Cardo


Quando si pranza, qua in montagna, spesso gli occhi mi corrono ad una litografia appesa di fronte al tavolo. Non ricordo come sia arrivata quassù. Anche se l’artista è noto, per me il valore del disegno è connesso solo alla pianta che rappresenta: un cardo, con forme un po’ approssimate che a me rammentano l’eringio d’ametista, come lo chiamava mia sorella, e accendono ricordi che mi portano indietro nel tempo, sommergendomi di nostalgia.

La memoria corre infatti alle mie sorelle, e ad alcuni meriggi d’estate durante i quali, per tenermi lontano da casa dove la mamma e il papà riposavano, mi portavano tra i prati del monte intorno alla casa dei nonni. Loro leggevano, sedute sull’erba, io inventavo i giochi più strani. Inseguivo le decine di piccole farfalle azzurrine che mi volavano intorno, cercavo d’acchiappare le altrettanto numerose cavallette verdi che saltavano di qua e di là ovunque intorno a noi, cercavo di individuare i grossi grilli neri o le cicale che frinivano chissà dove, i primi tra le zolle della terra crepata dal secco, le altre sui rami degli alberi che ci davano un po’ d’ombra. 

Quando era ora di tornare verso casa, le mie sorelle s’attardavano a raccogliere gli eringi. Fusti e fiori azzurrini, con riverberi d’argento, come fossero polverosi. Crescevano ai margini sassosi dei sentieri o della carrabile che portava alla corte. Erano pianticelle spinose, e bene armate di aculei robusti.
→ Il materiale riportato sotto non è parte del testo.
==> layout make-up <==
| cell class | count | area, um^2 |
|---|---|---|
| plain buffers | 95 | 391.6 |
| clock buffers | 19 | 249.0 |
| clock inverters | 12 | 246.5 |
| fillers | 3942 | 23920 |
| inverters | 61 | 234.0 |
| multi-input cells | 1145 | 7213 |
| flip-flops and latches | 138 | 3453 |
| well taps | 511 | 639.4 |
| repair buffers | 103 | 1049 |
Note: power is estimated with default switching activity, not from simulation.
Non avevano profumo, ma s’ornavano del fascino d’una forma inusuale, e di una durata pressoché infinita una volta che fossero stati sistemati con arte in un vaso. 
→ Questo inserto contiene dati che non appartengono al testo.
==> config.mk <==
export PLATFORM = sky130hd
export DESIGN_NAME = lf_adder_arbiter
export DESIGN_NICKNAME = d
export VERILOG_FILES = /design/src/rtl/lf_adder_pkg.sv /design/src/rtl/lf_adder_arbiter_rr_arbiter.sv /design/src/rtl/lf_adder_arbiter.sv
export SDC_FILE = /design/constraint.sdc
export NUM_CORES = 1
export LEC_CHECK = 0
export ABC_AREA = 0
export BUFFER_PORTS_ARGS = -buffer_cell sky130_fd_sc_hd__buf_2
export CORE_AREA = 2 2 119 121
export DETAILED_ROUTE_END_ITERATION = 6
export DIE_AREA = 0 0 121 123
export PLACE_DENSITY = 0.68
export SYNTH_ARGS = -nofsm -noshare
export SYNTH_HDL_FRONTEND = slang
export SYNTH_HIERARCHICAL = 1
export SYNTH_SLANG_ARGS = --single-unit
==> constraint.sdc <==
create_clock -name clk -period 6.5 [get_ports clk]
set_input_delay 0.325 -clock clk [delete_from_list [all_inputs] [get_ports clk]]
set_output_delay 0.325 -clock clk [all_outputs]
set_load 0.02 [all_outputs]
==> src/rtl/lf_adder_pkg.sv <==
// Shared definitions for the Ladner-Fischer adder arbiter.
//   LF_MAX_N / LF_MAX_K : largest supported operand width / requester count
//   lf_levels(n)        : prefix-network depth for an n-bit operand
//   lf_resp_t           : output slot record, sized for the largest configuration
package lf_adder_pkg;

  localparam int LF_MAX_N   = 64;
  localparam int LF_MAX_K   = 8;
  localparam int LF_MAX_IDW = $clog2(LF_MAX_K);

  function automatic int lf_levels(input int n);
    return $clog2(n);
  endfunction

  typedef struct packed {
    logic [LF_MAX_N-1:0]   sum;
    logic                  cout;
    logic                  ovf;
    logic [LF_MAX_IDW-1:0] id;
  } lf_resp_t;

endpackage

==> src/rtl/lf_adder_arbiter_rr_arbiter.sv <==
// Round-robin arbiter with rotating priority pointer.
// Ports:
//   clk, rst  : clock, asynchronous active-high reset (pointer returns to 0)
//   req       : per-requester request vector (K bits)
//   en        : grant enable; no grant is issued and the pointer holds when low
//   gnt       : one-hot grant, all zeros when nothing is granted
//   gnt_id    : index of the selected requester (meaningful when gnt_any)
//   gnt_any   : a grant is issued this cycle
module rr_arbiter #(
  parameter int K   = 4,
  parameter int IDW = $clog2(K)
) (
  input  logic           clk,
  input  logic           rst,
  input  logic [K-1:0]   req,
  input  logic           en,
  output logic [K-1:0]   gnt,
  output logic [IDW-1:0] gnt_id,
  output logic           gnt_any
);

  logic [IDW-1:0] ptr;
  logic [IDW-1:0] sel;
  logic           found;

  // Pick the valid requester with the smallest circular distance from ptr.
  always_comb begin
    int d;
    int best;
    d     = 0;
    best  = K;
    sel   = '0;
    found = 1'b0;
    for (int i = 0; i < K; i++) begin
      d = i - int'(ptr);
      if (d < 0) d = d + K;
      if (req[i] && (d < best)) begin
        best  = d;
        sel   = IDW'(i);
        found = 1'b1;
      end
    end
  end

  always_comb begin
    gnt_id  = sel;
    gnt_any = found && en;
    gnt     = '0;
    for (int i = 0; i < K; i++) begin
      gnt[i] = gnt_any && (sel == IDW'(i));
    end
  end

  always_ff @(posedge clk or posedge rst) begin
    if (rst) begin
      ptr <= '0;
    end else if (gnt_any) begin
      ptr <= (sel == IDW'(K - 1)) ? '0 : sel + 1'b1;
    end
  end

endmodule

==> src/rtl/lf_adder_arbiter.sv <==
// One Ladner-Fischer prefix adder shared by K requesters through a round-robin
// arbiter, with a single registered, ID-tagged result slot and consumer
// backpressure.
// Ports:
//   clk, rst             : clock, asynchronous active-high reset
//   req_valid[K]         : per-requester operand valid
//   req_ready[K]         : one-hot accept (output), zero while rst or slot busy
//   req_a/req_b[K*N]     : packed operands, slice i = [i*N +: N]
//   req_cin[K]           : per-requester carry-in
//   resp_valid/ready     : result slot handshake
//   resp_sum/cout/ovf/id : registered sum, carry-out, signed overflow, source
// Optional feature (macro LF_ADDER_ARB_STATS_EN):
//   stat_clr             : synchronous clear of all grant counters
//   stat_grants[K*16]    : per-requester saturating 16-bit grant counters
module lf_adder_arbiter
  import lf_adder_pkg::*;
#(
  parameter int N   = 32,
  parameter int K   = 4,
  parameter int IDW = $clog2(K)
) (
  input  logic           clk,
  input  logic           rst,
  input  logic [K-1:0]   req_valid,
  output logic [K-1:0]   req_ready,
  input  logic [K*N-1:0] req_a,
  input  logic [K*N-1:0] req_b,
  input  logic [K-1:0]   req_cin,
  output logic           resp_valid,
  input  logic           resp_ready,
  output logic [N-1:0]   resp_sum,
  output logic           resp_cout,
  output logic           resp_ovf,
  output logic [IDW-1:0] resp_id
`ifdef LF_ADDER_ARB_STATS_EN
  ,
  input  logic           stat_clr,
  output logic [K*16-1:0] stat_grants
`endif
);

  localparam int LEVELS = lf_levels(N);

  // Level l combines every bit j whose bit l is set with the top bit of the
  // preceding 2^l block, doubling the covered span each level.
  function automatic logic [2*N-1:0] lf_prefix(input logic [N-1:0] g,
                                               input logic [N-1:0] p);
    logic [N-1:0] gg, pp, gn, pn;
    int k;
    gg = g;
    pp = p;
    for (int l = 0; l < LEVELS; l++) begin
      gn = gg;
      pn = pp;
      for (int j = 0; j < N; j++) begin
        if (((j >> l) & 1) == 1) begin
          k     = ((j >> l) << l) - 1;
          gn[j] = gg[j] | (pp[j] & gg[k]);
          pn[j] = pp[j] & pp[k];
        end
      end
      gg = gn;
      pp = pn;
    end
    return {gg, pp};
  endfunction

  logic           slot_free;
  logic           grant_en;
  logic [K-1:0]   gnt;
  logic [IDW-1:0] gnt_id;
  logic           xfer;
  logic           vld_p1;
  lf_resp_t       slot_p1;

  assign slot_free = !vld_p1 || resp_ready;
  assign grant_en  = slot_free && !rst;
  assign req_ready = gnt;

  rr_arbiter #(
    .K   (K),
    .IDW (IDW)
  ) u_arb (
    .clk     (clk),
    .rst     (rst),
    .req     (req_valid),
    .en      (grant_en),
    .gnt     (gnt),
    .gnt_id  (gnt_id),
    .gnt_any (xfer)
  );

  // ---- stage p0: operand select and prefix addition (combinational) ----
  logic [N-1:0] a_p0, b_p0, g_p0, p_p0, gg_p0, gp_p0, sum_p0;
  logic [N:0]   carry_p0;
  logic         cin_p0;
  lf_resp_t     slot_d_p0;

  always_comb begin
    a_p0   = '0;
    b_p0   = '0;
    cin_p0 = 1'b0;
    for (int i = 0; i < K; i++) begin
      if (gnt_id == IDW'(i)) begin
        a_p0   = req_a[i*N +: N];
        b_p0   = req_b[i*N +: N];
        cin_p0 = req_cin[i];
      end
    end
  end

  always_comb begin
    g_p0             = a_p0 & b_p0;
    p_p0             = a_p0 ^ b_p0;
    {gg_p0, gp_p0}   = lf_prefix(g_p0, p_p0);
    carry_p0         = '0;
    carry_p0[0]      = cin_p0;
    for (int j = 0; j < N; j++) begin
      carry_p0[j+1] = gg_p0[j] | (gp_p0[j] & cin_p0);
    end
    sum_p0           = p_p0 ^ carry_p0[N-1:0];
    slot_d_p0.sum    = LF_MAX_N'(sum_p0);
    slot_d_p0.cout   = carry_p0[N];
    slot_d_p0.ovf    = carry_p0[N] ^ carry_p0[N-1];
    slot_d_p0.id     = LF_MAX_IDW'(gnt_id);
  end

  // ---- stage p1: result slot ----
  always_ff @(posedge clk or posedge rst) begin
    if (rst) begin
      vld_p1  <= 1'b0;
      slot_p1 <= '0;
    end else if (xfer) begin
      vld_p1  <= 1'b1;
      slot_p1 <= slot_d_p0;
    end else if (resp_ready) begin
      vld_p1  <= 1'b0;
    end
  end

  assign resp_valid = vld_p1;
  assign resp_sum   = slot_p1.sum[N-1:0];
  assign resp_cout  = slot_p1.cout;
  assign resp_ovf   = slot_p1.ovf;
  assign resp_id    = slot_p1.id[IDW-1:0];

  // Slot fields are sized for the largest configuration; bits above N/IDW
  // are loaded with zeros and never read.
  logic slot_unused;
  assign slot_unused = ^{slot_p1.sum, slot_p1.id};

`ifdef LF_ADDER_ARB_STATS_EN
  function automatic logic [15:0] sat_inc16(input logic [15:0] v);
    return (v == 16'hFFFF) ? v : v + 16'd1;
  endfunction

  for (genvar i = 0; i < K; i++) begin : g_stat
    logic [15:0] cnt;
    always_ff @(posedge clk or posedge rst) begin
      if (rst) begin
        cnt <= '0;
      end else if (stat_clr) begin
        cnt <= '0;
      end else if (gnt[i]) begin
        cnt <= sat_inc16(cnt);
      end
    end
    assign stat_grants[i*16 +: 16] = cnt;
  end
`endif

endmodule

# Yosys cells after proc, flatten, opt, wreduce, memory -nomap -nowiden
# Index checks and enable logic that the tools add are counted.
[totals]
reg_bits = 39
in_bits = 267
output_inout_bits = 41
elab_cells = 378
[op_classes]
add_sub_neg = 9
magnitude_cmp = 8
n_eq_ne = 3
muxes = 29
n_bitwise = 308
reduce_logical = 15
[op_table]
columns = ["cell", "count"]
rows = [
  ["$mux W32", 15],
  ["$and A1 B1 Y1", 192],
  ["$add A32 B4 Y32 const B", 4],
  ["$lt A32 B1 Y1 const B", 4],
  ["$or A1 B1 Y1", 112],
  ["$lt A32 B32 Y1", 3],
  ["$xor A32 B32 Y32", 2],
  ["$and A32 B32 Y32", 1],
  ["$lt A32 B4 Y1 const B", 1],
  ["$mux W1", 11],
  ["$logic_and A1 B1 Y1", 10],
  ["$mux W2", 3],
  ["$sub A1 B2 Y3 const A", 2],
  ["$sub A2 B2 Y3 const A", 2],
  ["$eq A2 B2 Y1 const B", 2],
  ["$add A2 B1 Y2 const B", 1],
  ["$eq A2 B1 Y1 const B", 1],
  ["$logic_not A1 Y1", 2],
  ["$logic_not A2 Y1", 1],
  ["$reduce_bool A2 Y1", 1],
  ["$logic_or A1 B1 Y1", 1],
  ["$xor A1 B1 Y1", 1],
]

# Logic depth before layout (Yosys ltp)
[depth]
word_depth = 33
ltp_mapped = 26
mapped_depth_nobuf = 23

# Hierarchy
# The synthesis kept the hierarchy.
[by_module_without_submodules]
columns = ["module", "n_inst", "cells_each", "area_each_um2", "seq_area_each_um2"]
rows = [
  ["lf_adder_arbiter", 1, 347, 4269.1, 925.9],
  ["rr_arbiter", 1, 49, 396.6, 50.0],
]

# Worst setup path before layout
# Ideal clock, no wire load.
[synth_timing]
path_type = "flip-flop to flip-flop"
start = "reg u_arb.ptr[0]"
end = "reg slot_p1, in the netlist resp_sum[22]"
setup_ns = 0.125
t_arrival_ns = 5.535
required_time_ns = 6.375
setup_slack_ns = 0.841
path_stages_with_launch = 25
n_path_buf = 4
synth_period_minus_slack_ns = 5.659
cell_sequence = "dfrtp_1 > buf_6 > and4_1 > a21oi_1 > ha_1 > o22ai_1 > o21ai_2 > a21o_1 > ha_1 > a21boi_1 > a21oi_1 > or2_1 > buf_6 > clkbuf_1 > buf_2 > mux4_2 > ha_1 > a21oi_1 > a221o_1 > a2bb2oi_1 > nand3b_2 > a211oi_2 > o21bai_1 > xor2_1 > mux2_2"
[synth_via]
elab_chain_cells = 33
word_cells_on_any_way = 119
cone_classes = "8 x add/sub; 8 x order compare; 3 x eq/ne; 26 x mux; 68 x bitwise; 6 x reduce/logical"
[synth_lines]
columns = ["item", "line", "text"]
rows = [
  ["start, declared", "lf_adder_arbiter_rr_arbiter.sv:22", "logic [IDW-1:0] ptr;"],
  ["start signal, assigned", "lf_adder_arbiter_rr_arbiter.sv:58", "ptr <= (sel == IDW'(K - 1)) ? '0 : sel + 1'b1;"],
  ["$sub A1 B2 Y3", "lf_adder_arbiter_rr_arbiter.sv:35", "d = i - int'(ptr);"],
  ["$add A32 B4 Y32 or $lt A32 B1 Y1 (tied branches)", "lf_adder_arbiter_rr_arbiter.sv:36", "if (d < 0) d = d + K;"],
  ["$mux W32", "lf_adder_arbiter_rr_arbiter.sv:36", ""],
  ["$lt A32 B4 Y1", "lf_adder_arbiter_rr_arbiter.sv:37", "if (req[i] && (d < best)) begin"],
  ["$logic_and A1 B1 Y1", "lf_adder_arbiter_rr_arbiter.sv:37", ""],
  ["$mux W32", "lf_adder_arbiter_rr_arbiter.sv:37", ""],
  ["$lt A32 B32 Y1", "lf_adder_arbiter_rr_arbiter.sv:37", ""],
  ["$logic_and A1 B1 Y1", "lf_adder_arbiter_rr_arbiter.sv:37", ""],
  ["[7 not listed]", "-", ""],
  ["named net gnt_id[0]", "lf_adder_arbiter.sv:71", "logic [IDW-1:0] gnt_id;"],
  ["[10 not listed]", "-", ""],
  ["$and A1 B1 Y1", "lf_adder_arbiter.sv:58", "gn[j] = gg[j] | (pp[j] & gg[k]);"],
  ["$or A1 B1 Y1", "lf_adder_arbiter.sv:58", ""],
  ["$and A1 B1 Y1", "lf_adder_arbiter.sv:58", ""],
  ["$or A1 B1 Y1", "lf_adder_arbiter.sv:58", ""],
  ["$and A1 B1 Y1", "lf_adder_arbiter.sv:58", ""],
  ["$or A1 B1 Y1", "lf_adder_arbiter.sv:58", ""],
  ["$or A1 B1 Y1", "lf_adder_arbiter.sv:119", "carry_p0[j+1] = gg_p0[j] | (gp_p0[j] & cin_p0);"],
  ["$xor A32 B32 Y32 (*)", "lf_adder_arbiter.sv:121", "sum_p0 = p_p0 ^ carry_p0[N-1:0];"],
  ["end signal, assigned", "lf_adder_arbiter.sv:135", "slot_p1 <= slot_d_p0;"],
  ["end, declared", "lf_adder_arbiter.sv:74", "lf_resp_t slot_p1;"],
]
# The timed path passes the listed nets; every way through them passes the cells marked *.
# A chain may end at the register's enable or synchronous reset.

# Worst setup path after layout
[layout_timing]
start = "reg u_arb.ptr[1]"
end = "reg slot_p1, in the netlist resp_sum[30]"
# The elaborated chain is that of the path after synthesis.

==> flow_summary.toml <==
[routing]
first_iter_violations = 151
wl_per_cell_um = 17.3
dr.pass1.iters = 5
via_count = 4548
ant_nets = 0
routed_via_density = 5.19
drt_wl_total_mm = 15.1
drc = 0

[yosys]
synth_edf_count = 0
synthFlopType = "dfrtp_1"
ys_seq_area_share_pct = 20.9
netlist_area_um2 = 4670
avgSynthCellArea_um2 = 11.8
yosysTopAreaCellShare_pct = 30.9
synth-seq-cells = 39
async_flop_share_pct = 100
synth_cell_types = 63
syn_inst = 396
yosysTopAreaCell = "mux4_2"
synth_warnings = 6
netlist_top_cells_area = "mux4_2 31%, dfrtp_1 21%, ha_1 10%"
synth_nets = 702

[grt]
grt_start_max_net_pins = 38
grt_pass1_vias = 4632
grt_pass1_wl_mm = 22.9
track_usage_pct = 19.9
overflow = 0
antenna_found_initial = 0

[clocking]
htreeDepth = 2
clk_latency_ns = 0.28
cts_tree = "yes"
clkSinkCount = 39
path_clk_slew_ns = 0.06
cts.path.max_buffers = 2
cts_setup_buffers = 0
cts-root-buf = "clkbuf_16"
cts-buffers-inserted = 5

[layout]
drive_gt1_share_pct = 61.9
stdcell_area_um2 = 6590
nets = 1001
diodes = 0
syn2layout_area_growth_pct = 41.2
finalCoreUtilization_pct = 48.4

[setup_path]
reg2reg_from = "u_arb/ptr[1]"
path_common_cell = "ha_1"
crit_family = "compound AO/OA/AOI/OAI gates"
cp-start-kind = "register"
critPathKind = "register to register"
critPathRequiredTime_ns = 6.68
critPathSlowestCell = "mux4_2"
arrival_ns = 6.11
rrSetupSlack_ns = 0.57
critical_path.startpoint = "u_arb/ptr[1]"
cp-end-kind = "register"
cp_slowest_stage_delay_ns = 0.52
critPathBufInv = 3
critPathMaxFanout = 24

[place]
gp_congestion = 0.804
placed_area_um2 = 6390
portBuffers = 307
dpl.hpwl_mm = 13.1

[floorplanning]
die_width_um = 121
die_h_um = 123
fp.coreArea_um2 = 13600
start_util_pct = 34.3
die-area_um2 = 14900
num_rows = 43
io-pin-count = 308

[timing]
fin_crit_sh_pct = 91.3
tightest_slew_ns = 0.837
clock_skew_ns = 0.00621
hold_viol_final = 0
relSlewSlack_pct = 44.1
rsz0062_at_grt = "no"
slew_violations = 0
tns_ns = 0
fin_hold_ws_ns = 0.342
setup_viol = 0
max_freq_mhz = 169
period_minus_slack_ns = 5.93

[status]
status = "completed"

[pwr]
peakVddDrop_mv = 0.418
power_leakage_nw = 3.17
total_power_mw = 5.37
power.density_nw_per_um2 = 816

[job]
drv_cap = 0

[worst_hold_path]
hold_start = "resp_ready"
min_path_type = "input pin to register"
state kept, by name (all words and copies together), names as in the netlist:
name,flops
resp_sum,32
resp_id,2
u_arb/ptr,2
resp_cout,1
resp_ovf,1
resp_valid,1
kinds of logic (layout without fill, tap and decap cells):
| logic type | after synthesis | in the layout | synth area share [%] |
|---|---|---|---|
| buffers and inverters | 39 | 339 | 3.75 |
| DFF | 39 | 39 | 20.9 |
| adders and majority gates | 39 | 39 | 10.6 |
| and+or+nand+nor | 71 | 71 | 7.94 |
| muxes | 96 | 96 | 38.5 |
| AOI/OAI and AO/OA | 85 | 85 | 13.2 |
| xor gates and xnor gates | 27 | 27 | 5.07 |
stage by stage:
| stage | setup WS [ns] | cells |
|---|---|---|
| floorplan | 0.841 | 396 |
| global placement | 0.693 | 867 |
| detailed placement | 0.490 | 867 |
| CTS | 0.547 | 876 |
| global route | 0.0547 | 876 |
| finish | 0.567 | 876 |
synthesized netlist by cell type (5+ instances only):
library cell / count
nor2_1: 16
a21o_1: 8
a21oi_1: 28
xnor2_1: 15
mux2_2: 27
o21bai_1: 5
nand2_1: 21
inv_1: 15
mux4_2: 64
clkbuf_1: 10
nand3_1: 5
dfrtp_1: 39
xor2_1: 12
ha_1: 38
o21a_1: 5
o21ai_0: 8
buf_2: 5
mux2i_1: 5
and2_1: 7
per-layer routing:
layer	vias up	wire (um)	GRT usage (%)
li1	2157	-	-
met5	-	0	0
met1	2184	5860	23.0
met3	12	1160	4.47
met4	0	157	3.92
met2	195	7950	37.7
cell type report:
type	count	area, um2
Clock inverter	2	60.1
Sequential cell	39	976
Timing Repair Buffer	314	1620
Fill cell	1283	7020
Inverter	17	63.8
Clock buffer	6	129
Tap cell	180	225
Multi-Input combinational cell	318	3520
cell usage in the layout, fill, tap and decap left out, drive strengths merged, types with 6 or more instances in the layout:
master  count
nor2       17
a21oi      31
and2        7
buf       313
dfrtp      39
mux4       64
ha         38
a21o        8
o21ai      13
mux2       27
nand2      21
inv        16
xnor2      15
clkbuf      6
xor2       12
worst register-to-register path, delay by kind of cell (launching register included):
family / cells / cell delay (ns)
AOI/OAI and AO/OA: 10 / 1.88
buffers and inverters: 3 / 0.64
and+or+nand+nor: 8 / 1.44
muxes: 1 / 0.52
adders and majority gates: 3 / 0.92
DFF: 1 / 0.43
power breakdown:
part	internal (mW)	switching (mW)	leakage, nW	total (mW)
sequential	0.392	0.0673	0.460	0.459
combinational	2.24	2.35	2.62	4.59
clock	0.220	0.0997	0.0911	0.320
final timing paths:
kind,end,depth (start not counted)
max in group asynchronous,resp_sum[30],3
setup reg to reg,resp_sum[30],25
hold / removal,resp_valid,3
min in group asynchronous,u_arb/ptr[0],3
setup / recovery,resp_sum[30],25
hold reg to reg,resp_sum[15],2
what timing repair did:
item,in CTS,in global routing
hold buffers,1,0
gates resized for setup,0,0
endpoints found under the hold margin,2,0
Power figures use the tool's default switching activity.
Ecco il ricordo: un’ora di giochi solitari, la raccolta dei fiori col temperino del papà, e col rischio di dolorose punture, gli occhi felici della mamma, grata per il dono di un mazzo di fiori strani, ma stupendi.

La lito è lì e forse nessun altro la guarda; ma per me è una sorta di madeleine proustiana, una macchina del tempo capace di farmi assaporare attimi lontani di vita da bambino e di teneri affetti famigliari.